Children, in addition to adults, have a natural desire to acquire knowledge, make meaning of the world around them, and to become competent. Many aspects of the syndrome can be shaped by shame and humiliation. Clarkson describes this phenomenon as the desire for knowledge gone wrong. A great expectation by parents or teachers to have competency without regard to internal belief in aptitude, teaches children that if they have a competency issue, it should not be brought up. This becomes a pseudocompetence problem when a child explains to his teacher that he is not prepared for an exam and the teacher reassures the student that because he did well on previous exams, he will perform well again. In some cases the child may perform above expectations, providing a sense of fraudulent competence.

Often pseudocompetence is followed by early success where a child may have performed to such a high degree that their parents or teachers force the child to gloss over or completely skip the fundamentals of a subject. Similar to Achilles, who was forced to wear girl's clothing as subterfuge by his mother for protection, children who were coerced into pretending, lying, or deceiving others regularly, tend to become pseudocompetent. Many children are brought up believing that love and worth come from doing, instead of being. It has become a superstition among young folk that by believing in failure and passing an exam, they have somehow staved off being found out as a fraud or incompetent person. Such children become pseudocompetent adults, believing that they cannot be valued unless they perform competently.

Workplace

Humans have a constant and relentless need for efficacy and competency in the world. Work is the main method for a person to gain a sense of competence. Despite success, pseudocompetent people confess that they must endure anxiety, stress, and exhaustion because of their internal belief of fraudulence in the workplace. Organizations contribute to pseudocompetency by mistaking competency as giving an acceptably polished presentation.
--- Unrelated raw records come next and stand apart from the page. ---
Background: an optimization exercise with open tools, aiming at small area, a short achievable clock period and few clock cycles per item. Do not read the settings as production practice. The RTL was checked by simulation tests, not by an equivalence proof against the original design. Power is estimated from default activity; no workload was simulated.

== run A ==
Design dadda_mul, start of the top module:
module dadda_mul
(
    input  logic        clk,
    input  logic        rst_n,
    input  logic        in_valid,
    input  logic        mode,
    input  logic [15:0] a,
    input  logic [15:0] b,
    output logic        out_valid,
    output logic [15:0] hi,
    output logic [15:0] lo
);
export LEC_CHECK = 0
export ABC_AREA = 1
export CAP_MARGIN = 20
export CORE_MARGIN = 2
export CORE_UTILIZATION = 60
export CTS_CLUSTER_DIAMETER = 150
export CTS_CLUSTER_SIZE = 30
export SETUP_SLACK_MARGIN = 2.1
export SLEW_MARGIN = 20
export SYNTH_HIERARCHICAL = 1
export SYNTH_MINIMUM_KEEP_SIZE = 0
create_clock -name core_clock -period 4.0 [get_ports {clk}]
standard.sh (not shown) runs the stock make flow with config.mk's settings and CLKGATE_MAP_FILE= SYNTH_SCRIPT=/design/flow/synth_recipe.tcl, a recipe that flattens the netlist after the stock synthesis.
==> flow/flow/run.sh <==
#!/bin/bash
# Standard ORFS layout, except that the port buffers are plain buf_1 cells
# (the default choice is a slow delay-buffer cell).
set -euo pipefail
bash standard.sh BUFFER_PORTS_ARGS="-buffer_cell sky130_fd_sc_hd__buf_1" finish > standard.log 2>&1
In summary, run A completed successfully, with a layout that passed the timing, design-rule and antenna checks.
Testbench counts of run A, summed over its fixed seeds: cycles 16,024, items 16,000.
In such organizations, competence has morphed into the ability to hide the fear and avoid situations where their competency may be judged. "That can manifest itself as feelings of fraudulence when people are calling you a "guru" or "expert" while you're internally overwhelmed by the ever-expanding volumes of things you're learning that you don't know." Top computer programmers sometimes feel "I'm a phony" because of the high amounts of continuous learning required in the profession.

Creating an impression has become the most important goal in the workplace for many people, creating a scenario where a pseudocompetent person feels stuck by their inadequacies and trapped from asking for help by their subordinates, peers, or bosses. When a pseudocompetent person does not understand an event or activity in the workplace, the notion that they are expected to know forces that person to take morsels of facts and construct a reality separate from actuality. This phenomenon may become widespread throughout the organization, changing the workers into gossips who distort the truth into their reality because of fear of being found incompetent.

Love and sexuality

Sexuality, specifically in the American and European cultures, is widely regarded as something where the person should be naturally competent. Studies have found that despite the public appearance of perfection, gracefulness, and competence portrayed by media and society, 70% of women have not mastered sexuality. Ask a man if he is willing to publicly admit his shortcomings in sexuality and an overwhelming majority would not. Discrepancies between the great expectations of society and one's actual sexual ability or knowledge has created a cultural and societal pseudocompetence.